Could you reproduce all of the records exactly?

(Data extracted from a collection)

□ □ □ □

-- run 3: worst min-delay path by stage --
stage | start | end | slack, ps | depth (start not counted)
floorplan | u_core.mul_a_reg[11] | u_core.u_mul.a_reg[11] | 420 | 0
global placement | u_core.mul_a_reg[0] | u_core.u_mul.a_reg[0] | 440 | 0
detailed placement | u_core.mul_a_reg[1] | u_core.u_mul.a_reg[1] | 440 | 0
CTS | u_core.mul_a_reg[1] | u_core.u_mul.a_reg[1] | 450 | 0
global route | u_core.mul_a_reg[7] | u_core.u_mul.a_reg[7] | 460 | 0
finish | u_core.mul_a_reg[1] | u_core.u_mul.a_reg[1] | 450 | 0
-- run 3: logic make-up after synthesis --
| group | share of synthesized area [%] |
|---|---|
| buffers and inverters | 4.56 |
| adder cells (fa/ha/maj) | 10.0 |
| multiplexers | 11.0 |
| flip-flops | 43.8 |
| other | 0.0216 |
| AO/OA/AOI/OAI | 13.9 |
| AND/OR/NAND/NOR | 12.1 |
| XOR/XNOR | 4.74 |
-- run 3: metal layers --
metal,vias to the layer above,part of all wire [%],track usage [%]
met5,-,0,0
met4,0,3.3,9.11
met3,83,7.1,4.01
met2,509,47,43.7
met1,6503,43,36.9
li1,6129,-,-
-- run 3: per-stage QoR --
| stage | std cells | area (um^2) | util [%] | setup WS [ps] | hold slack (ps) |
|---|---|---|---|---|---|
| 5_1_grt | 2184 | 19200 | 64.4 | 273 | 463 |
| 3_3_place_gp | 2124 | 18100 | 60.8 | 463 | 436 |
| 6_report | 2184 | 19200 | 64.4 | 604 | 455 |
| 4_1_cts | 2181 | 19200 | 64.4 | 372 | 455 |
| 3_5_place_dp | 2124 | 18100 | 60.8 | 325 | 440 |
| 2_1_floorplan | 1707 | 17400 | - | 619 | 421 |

□ □ □ □

Exercise answer:
-- run 3: worst min-delay path by stage --
stage | start | end | slack, ps | depth (start not counted)
floorplan | u_core.mul_a_reg[11] | u_core.u_mul.a_reg[11] | 420 | 0
global placement | u_core.mul_a_reg[0] | u_core.u_mul.a_reg[0] | 440 | 0
detailed placement | u_core.mul_a_reg[1] | u_core.u_mul.a_reg[1] | 440 | 0
CTS | u_core.mul_a_reg[1] | u_core.u_mul.a_reg[1] | 450 | 0
global route | u_core.mul_a_reg[7] | u_core.u_mul.a_reg[7] | 460 | 0
finish | u_core.mul_a_reg[1] | u_core.u_mul.a_reg[1] | 450 | 0
-- run 3: logic make-up after synthesis --
| group | share of synthesized area [%] |
|---|---|
| buffers and inverters | 4.56 |
| adder cells (fa/ha/maj) | 10.0 |
| multiplexers | 11.0 |
| flip-flops | 43.8 |
| other | 0.0216 |
| AO/OA/AOI/OAI | 13.9 |
| AND/OR/NAND/NOR | 12.1 |
| XOR/XNOR | 4.74 |
-- run 3: metal layers --
metal,vias to the layer above,part of all wire [%],track usage [%]
met5,-,0,0
met4,0,3.3,9.11
met3,83,7.1,4.01
met2,509,47,43.7
met1,6503,43,36.9
li1,6129,-,-
-- run 3: per-stage QoR --
| stage | std cells | area (um^2) | util [%] | setup WS [ps] | hold slack (ps) |
|---|---|---|---|---|---|
| 5_1_grt | 2184 | 19200 | 64.4 | 273 | 463 |
| 3_3_place_gp | 2124 | 18100 | 60.8 | 463 | 436 |
| 6_report | 2184 | 19200 | 64.4 | 604 | 455 |
| 4_1_cts | 2181 | 19200 | 64.4 | 372 | 455 |
| 3_5_place_dp | 2124 | 18100 | 60.8 | 325 | 440 |
| 2_1_floorplan | 1707 | 17400 | - | 619 | 421 |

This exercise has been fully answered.